## src/rtl/npu_seq_pkg.sv

```systemverilog
// Shared types and constants for the npu_seq command sequencer.
package npu_seq_pkg;

  typedef enum logic [2:0] {
    StIdle  = 3'd0,
    StCfg   = 3'd1,
    StLoad  = 3'd2,
    StDrain = 3'd3,
    StDone  = 3'd4
  } npu_seq_state_t;

  localparam int unsigned CntWDefault = 16;

  // Byte-lane positions of the NPU data buses inside a 32-bit input beat.
  localparam int unsigned LaneDa = 3;
  localparam int unsigned LaneDb = 2;
  localparam int unsigned LaneDc = 1;
  localparam int unsigned LaneDd = 0;

  function automatic logic [7:0] get_lane(logic [31:0] word, int unsigned idx);
    return word[idx*8 +: 8];
  endfunction

endpackage

```

## src/rtl/npu_seq_drain.sv

```systemverilog
// Result drain: issues RD_EN reads, holds one byte for the output stream and counts accepts.
module npu_seq_drain
  import npu_seq_pkg::*;
#(
  parameter int unsigned CNT_W = CntWDefault
) (
  input  logic             clk_i,
  input  logic             rst_i,
  input  logic             start_i,
  input  logic             active_i,
  input  logic [CNT_W-1:0] n_out_i,
  input  logic             empty_i,
  input  logic [7:0]       d_out_i,
  input  logic             out_ready_i,
  output logic             rd_en_o,
  output logic             out_valid_o,
  output logic [7:0]       out_data_o,
  output logic             last_accepted_o
);

  logic             rd_en_q, rd_en_d;
  logic             cap_q, cap_d;
  logic             out_valid_q, out_valid_d;
  logic [7:0]       out_data_q, out_data_d;
  logic [CNT_W-1:0] rd_cnt_q, rd_cnt_d;
  logic [CNT_W-1:0] out_cnt_q, out_cnt_d;
  logic             out_fire;
  logic             slot_free;
  logic             issue;

  assign out_fire  = out_valid_q & out_ready_i;
  // The holding register counts as free in the cycle its byte is taken, so the
  // refill read can launch immediately and the drain sustains one byte per 3 cycles.
  assign slot_free = ~out_valid_q | out_ready_i;
  assign issue     = active_i & ~empty_i & ~rd_en_q & ~cap_q & slot_free & (rd_cnt_q < n_out_i);

  always_comb begin
    rd_en_d     = issue;
    cap_d       = rd_en_q;
    rd_cnt_d    = rd_cnt_q;
    out_cnt_d   = out_cnt_q;
    out_valid_d = out_valid_q;
    out_data_d  = out_data_q;
    if (start_i) begin
      rd_cnt_d  = '0;
      out_cnt_d = '0;
    end else begin
      if (issue) begin
        rd_cnt_d = rd_cnt_q + CNT_W'(1);
      end
      if (out_fire) begin
        out_cnt_d = out_cnt_q + CNT_W'(1);
      end
    end
    // D_OUT is valid the cycle after RD_EN.
    if (cap_q) begin
      out_valid_d = 1'b1;
      out_data_d  = d_out_i;
    end else if (out_fire) begin
      out_valid_d = 1'b0;
    end
  end

  always_ff @(posedge clk_i) begin
    if (rst_i) begin
      rd_en_q     <= 1'b0;
      cap_q       <= 1'b0;
      rd_cnt_q    <= '0;
      out_cnt_q   <= '0;
      out_valid_q <= 1'b0;
      out_data_q  <= '0;
    end else begin
      rd_en_q     <= rd_en_d;
      cap_q       <= cap_d;
      rd_cnt_q    <= rd_cnt_d;
      out_cnt_q   <= out_cnt_d;
      out_valid_q <= out_valid_d;
      out_data_q  <= out_data_d;
    end
  end

  assign rd_en_o         = rd_en_q;
  assign out_valid_o     = out_valid_q;
  assign out_data_o      = out_data_q;
  assign last_accepted_o = out_fire & ((out_cnt_q + CNT_W'(1)) == n_out_i);

endmodule

```

## src/rtl/npu_seq.sv

```systemverilog
// Command sequencer for npu_top: config write, input beat streaming, result drain.
module npu_seq
  import npu_seq_pkg::*;
#(
  parameter int unsigned CNT_W = CntWDefault
) (
  input  logic             CLKEXT,
  input  logic             RST_GLO,
  input  logic             cmd_valid,
  output logic             cmd_ready,
  input  logic [15:0]      cmd_cfg,
  input  logic [CNT_W-1:0] cmd_n_in,
  input  logic [CNT_W-1:0] cmd_n_out,
  input  logic             in_valid,
  output logic             in_ready,
  input  logic [31:0]      in_data,
  output logic             out_valid,
  input  logic             out_ready,
  output logic [7:0]       out_data,
  output logic             busy,
  output logic             done,
  output logic             EN_CONFIG,
  output logic             EN_FSM,
  output logic             RD_EN,
  output logic             SEL_CON,
  output logic [7:0]       DA,
  output logic [7:0]       DB,
  output logic [7:0]       DC,
  output logic [7:0]       DD,
  input  logic [7:0]       D_OUT,
  input  logic             FULL,
  input  logic             EMPTY
);

  npu_seq_state_t state_q, state_d;

  logic [15:0]      cfg_q, cfg_d;
  logic [CNT_W-1:0] n_in_q, n_in_d;
  logic [CNT_W-1:0] n_out_q, n_out_d;
  logic [CNT_W-1:0] in_cnt_q, in_cnt_d;
  logic             en_fsm_q, en_fsm_d;
  logic [31:0]      beat_q, beat_d;

  logic cmd_fire;
  logic in_fire;
  logic last_beat;
  logic last_accepted;

  assign cmd_fire  = cmd_valid & (state_q == StIdle);
  assign in_ready  = (state_q == StLoad) & ~FULL & (in_cnt_q < n_in_q);
  assign in_fire   = in_valid & in_ready;
  assign last_beat = in_fire & ((in_cnt_q + CNT_W'(1)) == n_in_q);

  // State register.
  always_ff @(posedge CLKEXT) begin
    if (RST_GLO) begin
      state_q <= StIdle;
    end else begin
      state_q <= state_d;
    end
  end

  // Next-state logic.
  always_comb begin
    state_d = state_q;
    unique case (state_q)
      StIdle: begin
        if (cmd_valid) begin
          state_d = StCfg;
        end
      end
      StCfg: begin
        if (n_in_q != '0) begin
          state_d = StLoad;
        end else if (n_out_q != '0) begin
          state_d = StDrain;
        end else begin
          state_d = StDone;
        end
      end
      StLoad: begin
        if (last_beat) begin
          state_d = (n_out_q != '0) ? StDrain : StDone;
        end
      end
      StDrain: begin
        if (last_accepted) begin
          state_d = StDone;
        end
      end
      StDone: begin
        state_d = StIdle;
      end
      default: begin
        state_d = StIdle;
      end
    endcase
  end

  // Outputs; the beat strobe trails its handshake by one cycle and never overlaps CFG.
  always_comb begin
    cmd_ready = (state_q == StIdle);
    busy      = (state_q != StIdle);
    done      = (state_q == StDone);
    EN_CONFIG = (state_q == StCfg);
    EN_FSM    = en_fsm_q;
    SEL_CON   = 1'b1;
    DA        = '0;
    DB        = '0;
    DC        = '0;
    DD        = '0;
    if (state_q == StCfg) begin
      DA = cfg_q[15:8];
      DB = cfg_q[7:0];
    end else if (en_fsm_q) begin
      DA = get_lane(beat_q, LaneDa);
      DB = get_lane(beat_q, LaneDb);
      DC = get_lane(beat_q, LaneDc);
      DD = get_lane(beat_q, LaneDd);
    end
  end

  always_comb begin
    cfg_d    = cfg_q;
    n_in_d   = n_in_q;
    n_out_d  = n_out_q;
    in_cnt_d = in_cnt_q;
    en_fsm_d = in_fire;
    beat_d   = beat_q;
    if (cmd_fire) begin
      cfg_d    = cmd_cfg;
      n_in_d   = cmd_n_in;
      n_out_d  = cmd_n_out;
      in_cnt_d = '0;
    end else if (in_fire) begin
      in_cnt_d = in_cnt_q + CNT_W'(1);
    end
    if (in_fire) begin
      beat_d = in_data;
    end
  end

  always_ff @(posedge CLKEXT) begin
    if (RST_GLO) begin
      cfg_q    <= '0;
      n_in_q   <= '0;
      n_out_q  <= '0;
      in_cnt_q <= '0;
      en_fsm_q <= 1'b0;
      beat_q   <= '0;
    end else begin
      cfg_q    <= cfg_d;
      n_in_q   <= n_in_d;
      n_out_q  <= n_out_d;
      in_cnt_q <= in_cnt_d;
      en_fsm_q <= en_fsm_d;
      beat_q   <= beat_d;
    end
  end

  npu_seq_drain #(
    .CNT_W (CNT_W)
  ) u_drain (
    .clk_i           (CLKEXT),
    .rst_i           (RST_GLO),
    .start_i         (state_q == StCfg),
    .active_i        (state_q == StDrain),
    .n_out_i         (n_out_q),
    .empty_i         (EMPTY),
    .d_out_i         (D_OUT),
    .out_ready_i     (out_ready),
    .rd_en_o         (RD_EN),
    .out_valid_o     (out_valid),
    .out_data_o      (out_data),
    .last_accepted_o (last_accepted)
  );

endmodule

```
--- config.mk ---
export PLATFORM = sky130hd
export DESIGN_NAME = wb_bus_arbiter
export DESIGN_NICKNAME = d
export VERILOG_FILES = /design/src/rtl/wb_bus_arbiter.sv
export SDC_FILE = /design/constraint.sdc
export NUM_CORES = 1
export LEC_CHECK = 0
export ABC_AREA = 1
export CORE_AREA = 5 5 120 122
export CTS_CLUSTER_DIAMETER = 150
export DETAILED_ROUTE_END_ITERATION = 8
export DIE_AREA = 0 0 125 127
export PLACE_DENSITY = 0.62
export SYNTH_ARGS = -nofsm -noshare
export SYNTH_HDL_FRONTEND = slang
export SYNTH_SLANG_ARGS = --single-unit
export TNS_END_PERCENT = 1
--- constraint.sdc ---
create_clock -name clock -period 1.7 [get_ports clock]
set_input_delay 0.34 -clock clock [delete_from_list [all_inputs] [get_ports clock]]
set_output_delay 0.34 -clock clock [all_outputs]
set_load 0.1 [all_outputs]
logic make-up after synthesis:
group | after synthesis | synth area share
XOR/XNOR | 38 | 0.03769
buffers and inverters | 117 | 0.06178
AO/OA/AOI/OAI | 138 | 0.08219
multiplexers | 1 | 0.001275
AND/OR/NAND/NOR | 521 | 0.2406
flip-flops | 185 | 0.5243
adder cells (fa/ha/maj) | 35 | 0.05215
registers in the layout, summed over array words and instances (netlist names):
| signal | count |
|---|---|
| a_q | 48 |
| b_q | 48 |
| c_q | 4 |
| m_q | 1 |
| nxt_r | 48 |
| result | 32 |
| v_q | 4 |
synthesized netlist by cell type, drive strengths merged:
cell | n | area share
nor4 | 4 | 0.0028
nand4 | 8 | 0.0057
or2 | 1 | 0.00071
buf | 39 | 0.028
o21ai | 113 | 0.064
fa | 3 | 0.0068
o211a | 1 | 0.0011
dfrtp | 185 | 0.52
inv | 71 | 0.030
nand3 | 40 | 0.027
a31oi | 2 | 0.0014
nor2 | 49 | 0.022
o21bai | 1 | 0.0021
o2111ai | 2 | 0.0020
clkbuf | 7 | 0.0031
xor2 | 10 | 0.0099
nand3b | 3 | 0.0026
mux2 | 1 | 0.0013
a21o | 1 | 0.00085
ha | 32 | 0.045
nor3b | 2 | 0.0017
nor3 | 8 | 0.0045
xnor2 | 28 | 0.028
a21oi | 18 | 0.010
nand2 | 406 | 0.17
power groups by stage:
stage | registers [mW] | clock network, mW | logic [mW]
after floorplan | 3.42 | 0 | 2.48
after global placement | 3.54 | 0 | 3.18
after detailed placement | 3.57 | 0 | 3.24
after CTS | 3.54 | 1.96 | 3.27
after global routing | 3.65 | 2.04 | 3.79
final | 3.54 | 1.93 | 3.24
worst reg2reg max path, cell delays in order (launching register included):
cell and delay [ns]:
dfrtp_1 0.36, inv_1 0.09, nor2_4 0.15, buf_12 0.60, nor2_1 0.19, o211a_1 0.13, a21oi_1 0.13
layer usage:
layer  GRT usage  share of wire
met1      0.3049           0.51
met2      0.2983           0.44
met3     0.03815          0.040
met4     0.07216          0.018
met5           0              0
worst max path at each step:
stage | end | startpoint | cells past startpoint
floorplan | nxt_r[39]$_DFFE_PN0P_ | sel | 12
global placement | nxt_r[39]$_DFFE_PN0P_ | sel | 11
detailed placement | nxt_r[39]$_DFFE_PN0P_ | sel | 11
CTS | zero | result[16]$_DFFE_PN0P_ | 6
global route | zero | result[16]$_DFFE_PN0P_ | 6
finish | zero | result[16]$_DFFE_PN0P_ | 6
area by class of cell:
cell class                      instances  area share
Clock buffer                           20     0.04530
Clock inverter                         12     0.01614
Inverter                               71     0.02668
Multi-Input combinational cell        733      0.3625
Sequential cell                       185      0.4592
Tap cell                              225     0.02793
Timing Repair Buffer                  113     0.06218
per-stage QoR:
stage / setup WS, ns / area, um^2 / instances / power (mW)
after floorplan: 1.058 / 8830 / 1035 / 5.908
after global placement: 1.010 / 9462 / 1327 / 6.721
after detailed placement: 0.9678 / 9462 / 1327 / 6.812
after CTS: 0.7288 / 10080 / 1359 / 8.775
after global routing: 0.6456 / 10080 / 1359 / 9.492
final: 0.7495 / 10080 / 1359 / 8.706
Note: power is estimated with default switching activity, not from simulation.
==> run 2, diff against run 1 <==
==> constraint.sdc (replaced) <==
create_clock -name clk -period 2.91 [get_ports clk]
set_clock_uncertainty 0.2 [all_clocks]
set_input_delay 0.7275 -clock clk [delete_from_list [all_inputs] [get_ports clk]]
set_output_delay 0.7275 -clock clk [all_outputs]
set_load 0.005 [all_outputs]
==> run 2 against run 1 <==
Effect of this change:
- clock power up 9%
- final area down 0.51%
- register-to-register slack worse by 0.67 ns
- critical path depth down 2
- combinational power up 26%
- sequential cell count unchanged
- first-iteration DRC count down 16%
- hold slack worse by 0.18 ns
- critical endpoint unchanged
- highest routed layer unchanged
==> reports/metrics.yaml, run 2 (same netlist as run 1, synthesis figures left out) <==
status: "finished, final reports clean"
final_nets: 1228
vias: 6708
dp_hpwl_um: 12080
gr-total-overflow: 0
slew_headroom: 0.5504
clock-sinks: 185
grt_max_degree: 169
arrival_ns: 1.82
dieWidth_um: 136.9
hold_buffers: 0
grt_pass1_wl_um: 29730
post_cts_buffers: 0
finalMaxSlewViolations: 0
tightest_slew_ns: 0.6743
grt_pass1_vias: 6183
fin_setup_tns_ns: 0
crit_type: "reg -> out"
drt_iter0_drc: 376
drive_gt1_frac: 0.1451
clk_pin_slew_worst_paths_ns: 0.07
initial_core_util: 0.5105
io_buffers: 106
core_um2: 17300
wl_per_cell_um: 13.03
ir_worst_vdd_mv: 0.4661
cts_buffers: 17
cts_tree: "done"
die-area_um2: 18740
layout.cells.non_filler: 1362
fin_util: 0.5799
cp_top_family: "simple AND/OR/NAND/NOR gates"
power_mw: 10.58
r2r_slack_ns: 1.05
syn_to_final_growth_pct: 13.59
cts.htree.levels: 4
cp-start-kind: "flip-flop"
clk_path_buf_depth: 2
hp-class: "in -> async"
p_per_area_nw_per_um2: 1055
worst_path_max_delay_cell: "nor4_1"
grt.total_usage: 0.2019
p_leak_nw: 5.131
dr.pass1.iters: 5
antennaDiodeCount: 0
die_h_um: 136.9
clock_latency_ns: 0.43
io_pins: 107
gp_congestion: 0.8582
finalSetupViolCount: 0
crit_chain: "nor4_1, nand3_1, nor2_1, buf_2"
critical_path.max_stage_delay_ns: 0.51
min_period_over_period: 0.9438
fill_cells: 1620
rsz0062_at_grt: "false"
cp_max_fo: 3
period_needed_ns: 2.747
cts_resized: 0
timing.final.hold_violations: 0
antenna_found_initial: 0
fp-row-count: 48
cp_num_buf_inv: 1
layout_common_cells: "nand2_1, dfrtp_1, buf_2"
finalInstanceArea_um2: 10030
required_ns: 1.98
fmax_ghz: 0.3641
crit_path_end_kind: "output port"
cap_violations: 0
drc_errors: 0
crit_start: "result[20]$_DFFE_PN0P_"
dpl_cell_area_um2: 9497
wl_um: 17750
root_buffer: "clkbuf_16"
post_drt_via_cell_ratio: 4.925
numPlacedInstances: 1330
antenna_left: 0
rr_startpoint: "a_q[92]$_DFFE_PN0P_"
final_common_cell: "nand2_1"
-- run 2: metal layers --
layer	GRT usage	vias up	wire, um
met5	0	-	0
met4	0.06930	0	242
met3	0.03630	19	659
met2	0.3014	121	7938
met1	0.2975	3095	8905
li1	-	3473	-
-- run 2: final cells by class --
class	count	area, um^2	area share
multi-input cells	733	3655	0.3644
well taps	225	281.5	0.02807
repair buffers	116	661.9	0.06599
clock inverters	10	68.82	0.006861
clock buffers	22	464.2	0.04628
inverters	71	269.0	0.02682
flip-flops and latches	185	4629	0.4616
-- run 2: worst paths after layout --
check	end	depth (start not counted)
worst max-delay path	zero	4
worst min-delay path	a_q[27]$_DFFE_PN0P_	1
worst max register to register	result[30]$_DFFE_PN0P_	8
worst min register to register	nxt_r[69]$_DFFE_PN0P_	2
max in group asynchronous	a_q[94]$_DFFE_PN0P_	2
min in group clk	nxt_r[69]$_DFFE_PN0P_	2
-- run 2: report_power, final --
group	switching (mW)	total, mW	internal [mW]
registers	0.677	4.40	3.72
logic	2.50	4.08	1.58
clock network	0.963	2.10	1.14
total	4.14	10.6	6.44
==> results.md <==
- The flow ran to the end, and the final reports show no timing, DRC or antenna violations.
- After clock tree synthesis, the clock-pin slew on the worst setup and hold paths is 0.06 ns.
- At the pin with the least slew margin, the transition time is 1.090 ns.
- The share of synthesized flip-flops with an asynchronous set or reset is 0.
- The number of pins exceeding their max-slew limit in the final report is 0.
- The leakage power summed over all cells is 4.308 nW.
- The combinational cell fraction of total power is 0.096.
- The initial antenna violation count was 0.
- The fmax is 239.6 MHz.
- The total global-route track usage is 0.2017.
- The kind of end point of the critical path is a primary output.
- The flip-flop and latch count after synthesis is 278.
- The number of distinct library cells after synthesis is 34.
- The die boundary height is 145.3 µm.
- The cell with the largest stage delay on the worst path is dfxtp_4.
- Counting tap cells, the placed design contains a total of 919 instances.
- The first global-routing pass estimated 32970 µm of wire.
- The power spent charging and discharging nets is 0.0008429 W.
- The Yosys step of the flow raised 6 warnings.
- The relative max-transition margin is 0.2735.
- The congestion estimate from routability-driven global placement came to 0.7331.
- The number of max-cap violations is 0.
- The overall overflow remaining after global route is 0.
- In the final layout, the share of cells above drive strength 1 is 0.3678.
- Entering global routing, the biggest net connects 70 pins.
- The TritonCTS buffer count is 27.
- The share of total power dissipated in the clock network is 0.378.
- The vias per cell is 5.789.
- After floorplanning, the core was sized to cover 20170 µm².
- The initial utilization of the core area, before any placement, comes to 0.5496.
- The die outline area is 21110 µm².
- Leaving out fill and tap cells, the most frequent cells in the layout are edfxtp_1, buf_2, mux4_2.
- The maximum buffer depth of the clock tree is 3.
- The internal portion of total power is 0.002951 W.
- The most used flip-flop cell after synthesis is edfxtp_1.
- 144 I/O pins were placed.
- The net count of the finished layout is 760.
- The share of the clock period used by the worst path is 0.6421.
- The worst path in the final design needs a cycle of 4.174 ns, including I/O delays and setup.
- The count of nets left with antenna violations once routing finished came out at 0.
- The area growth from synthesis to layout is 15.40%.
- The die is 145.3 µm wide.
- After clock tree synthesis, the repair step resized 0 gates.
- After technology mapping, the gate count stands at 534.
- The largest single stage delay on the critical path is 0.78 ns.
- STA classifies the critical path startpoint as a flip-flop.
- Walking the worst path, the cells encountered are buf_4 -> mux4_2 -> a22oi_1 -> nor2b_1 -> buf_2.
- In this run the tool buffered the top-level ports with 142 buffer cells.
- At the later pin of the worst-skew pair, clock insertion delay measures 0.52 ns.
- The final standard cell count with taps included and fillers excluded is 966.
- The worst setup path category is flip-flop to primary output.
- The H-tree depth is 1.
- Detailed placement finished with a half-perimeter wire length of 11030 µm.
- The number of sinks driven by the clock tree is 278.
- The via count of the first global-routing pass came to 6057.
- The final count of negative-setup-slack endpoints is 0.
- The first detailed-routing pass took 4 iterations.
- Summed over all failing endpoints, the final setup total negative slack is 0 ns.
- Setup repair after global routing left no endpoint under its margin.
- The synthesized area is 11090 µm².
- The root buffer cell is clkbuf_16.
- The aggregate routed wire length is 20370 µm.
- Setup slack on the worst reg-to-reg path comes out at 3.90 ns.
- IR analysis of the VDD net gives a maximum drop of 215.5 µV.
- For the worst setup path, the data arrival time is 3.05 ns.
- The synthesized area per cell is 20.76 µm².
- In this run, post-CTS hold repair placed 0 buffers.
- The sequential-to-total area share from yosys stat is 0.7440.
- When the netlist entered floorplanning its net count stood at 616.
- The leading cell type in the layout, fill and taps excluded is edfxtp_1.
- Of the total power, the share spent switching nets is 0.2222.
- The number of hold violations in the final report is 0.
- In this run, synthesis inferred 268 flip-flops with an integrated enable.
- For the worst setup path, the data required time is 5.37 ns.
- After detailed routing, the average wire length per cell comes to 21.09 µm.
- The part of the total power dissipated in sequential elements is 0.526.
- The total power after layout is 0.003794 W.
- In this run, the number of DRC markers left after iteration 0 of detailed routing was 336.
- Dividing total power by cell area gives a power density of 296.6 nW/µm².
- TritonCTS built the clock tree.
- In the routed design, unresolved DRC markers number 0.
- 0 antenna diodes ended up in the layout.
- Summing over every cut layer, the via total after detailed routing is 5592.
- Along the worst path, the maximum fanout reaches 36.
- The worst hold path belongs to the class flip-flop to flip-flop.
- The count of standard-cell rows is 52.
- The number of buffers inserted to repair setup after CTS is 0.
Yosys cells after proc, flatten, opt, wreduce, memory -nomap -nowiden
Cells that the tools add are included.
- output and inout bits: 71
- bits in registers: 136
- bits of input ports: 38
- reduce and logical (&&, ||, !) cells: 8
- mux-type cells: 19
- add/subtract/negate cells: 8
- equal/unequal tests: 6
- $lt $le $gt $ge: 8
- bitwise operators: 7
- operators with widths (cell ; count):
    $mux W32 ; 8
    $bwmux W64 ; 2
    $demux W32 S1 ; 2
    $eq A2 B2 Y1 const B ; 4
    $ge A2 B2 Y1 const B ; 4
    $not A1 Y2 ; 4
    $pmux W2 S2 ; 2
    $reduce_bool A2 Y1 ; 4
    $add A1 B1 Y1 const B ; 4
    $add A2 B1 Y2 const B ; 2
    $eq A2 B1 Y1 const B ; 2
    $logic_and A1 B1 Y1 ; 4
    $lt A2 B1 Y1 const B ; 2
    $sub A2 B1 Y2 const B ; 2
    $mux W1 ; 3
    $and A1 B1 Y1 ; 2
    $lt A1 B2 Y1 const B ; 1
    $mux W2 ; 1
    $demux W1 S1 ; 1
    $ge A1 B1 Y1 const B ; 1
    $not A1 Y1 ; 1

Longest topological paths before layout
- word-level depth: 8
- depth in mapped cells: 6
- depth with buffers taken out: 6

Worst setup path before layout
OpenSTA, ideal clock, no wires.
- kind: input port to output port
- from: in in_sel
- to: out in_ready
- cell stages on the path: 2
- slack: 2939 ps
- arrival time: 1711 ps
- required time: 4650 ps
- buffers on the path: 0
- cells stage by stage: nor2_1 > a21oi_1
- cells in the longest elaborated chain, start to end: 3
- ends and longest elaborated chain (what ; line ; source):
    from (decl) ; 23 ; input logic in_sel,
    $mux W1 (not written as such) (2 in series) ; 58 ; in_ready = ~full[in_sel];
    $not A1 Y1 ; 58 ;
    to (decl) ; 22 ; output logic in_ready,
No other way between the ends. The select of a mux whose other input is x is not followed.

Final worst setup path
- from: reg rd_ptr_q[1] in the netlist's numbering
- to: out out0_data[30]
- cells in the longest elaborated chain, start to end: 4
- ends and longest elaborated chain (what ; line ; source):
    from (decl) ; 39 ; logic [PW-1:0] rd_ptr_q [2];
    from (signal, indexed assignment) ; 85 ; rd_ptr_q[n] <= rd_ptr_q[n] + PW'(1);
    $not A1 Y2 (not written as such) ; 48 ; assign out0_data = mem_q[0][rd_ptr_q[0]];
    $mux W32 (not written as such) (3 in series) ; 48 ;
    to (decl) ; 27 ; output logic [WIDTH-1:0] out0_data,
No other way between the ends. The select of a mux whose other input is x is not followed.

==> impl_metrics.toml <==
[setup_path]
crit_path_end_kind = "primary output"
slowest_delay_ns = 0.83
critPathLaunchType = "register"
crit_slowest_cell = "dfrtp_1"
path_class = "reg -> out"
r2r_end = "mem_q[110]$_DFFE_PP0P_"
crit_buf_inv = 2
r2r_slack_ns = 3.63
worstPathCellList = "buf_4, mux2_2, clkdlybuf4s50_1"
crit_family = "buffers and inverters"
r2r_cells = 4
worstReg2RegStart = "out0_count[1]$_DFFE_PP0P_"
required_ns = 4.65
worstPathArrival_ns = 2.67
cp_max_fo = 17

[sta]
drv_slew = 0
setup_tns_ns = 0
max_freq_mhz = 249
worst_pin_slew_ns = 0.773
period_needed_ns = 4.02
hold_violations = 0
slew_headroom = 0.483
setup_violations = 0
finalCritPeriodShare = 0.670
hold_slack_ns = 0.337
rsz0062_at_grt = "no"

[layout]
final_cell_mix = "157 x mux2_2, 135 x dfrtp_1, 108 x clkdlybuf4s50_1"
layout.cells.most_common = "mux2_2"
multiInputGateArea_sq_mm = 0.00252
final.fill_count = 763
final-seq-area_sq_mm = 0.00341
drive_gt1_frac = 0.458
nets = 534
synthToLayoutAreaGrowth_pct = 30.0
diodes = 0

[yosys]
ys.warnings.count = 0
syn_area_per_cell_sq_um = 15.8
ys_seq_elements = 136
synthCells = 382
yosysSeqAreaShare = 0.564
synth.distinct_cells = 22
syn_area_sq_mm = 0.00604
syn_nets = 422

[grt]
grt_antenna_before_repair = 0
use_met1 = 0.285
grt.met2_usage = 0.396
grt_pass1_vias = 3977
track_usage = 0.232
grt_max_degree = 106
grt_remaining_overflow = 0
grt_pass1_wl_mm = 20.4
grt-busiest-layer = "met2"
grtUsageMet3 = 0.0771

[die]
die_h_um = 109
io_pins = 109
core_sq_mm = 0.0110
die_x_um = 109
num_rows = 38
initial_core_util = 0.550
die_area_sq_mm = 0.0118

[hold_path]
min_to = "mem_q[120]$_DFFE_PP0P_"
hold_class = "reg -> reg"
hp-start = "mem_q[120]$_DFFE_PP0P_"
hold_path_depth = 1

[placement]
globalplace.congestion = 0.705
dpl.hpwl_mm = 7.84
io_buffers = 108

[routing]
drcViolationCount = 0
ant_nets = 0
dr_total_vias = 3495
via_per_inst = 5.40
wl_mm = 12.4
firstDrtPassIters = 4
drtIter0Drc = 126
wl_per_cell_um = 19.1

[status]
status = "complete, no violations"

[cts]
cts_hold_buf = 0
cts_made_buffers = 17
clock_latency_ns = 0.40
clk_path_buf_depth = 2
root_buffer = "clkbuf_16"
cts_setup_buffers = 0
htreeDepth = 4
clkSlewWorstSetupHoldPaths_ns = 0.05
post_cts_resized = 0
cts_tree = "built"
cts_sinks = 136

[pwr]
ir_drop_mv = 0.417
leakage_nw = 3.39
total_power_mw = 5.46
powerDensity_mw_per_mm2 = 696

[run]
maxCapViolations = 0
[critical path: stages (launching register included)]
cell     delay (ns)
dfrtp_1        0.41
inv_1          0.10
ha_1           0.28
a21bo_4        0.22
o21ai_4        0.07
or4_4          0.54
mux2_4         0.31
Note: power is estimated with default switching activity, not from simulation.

◇ ◇ ◇ ◇

→ **PROBLEM DESCRIPTION**
Look through the material and copy each line that has "time".

→ **ANSWER BOX**
- At the pin with the least slew margin, the transition time is 1.090 ns.
- For the worst setup path, the data arrival time is 3.05 ns.
- For the worst setup path, the data required time is 5.37 ns.
- arrival time: 1711 ps
- required time: 4650 ps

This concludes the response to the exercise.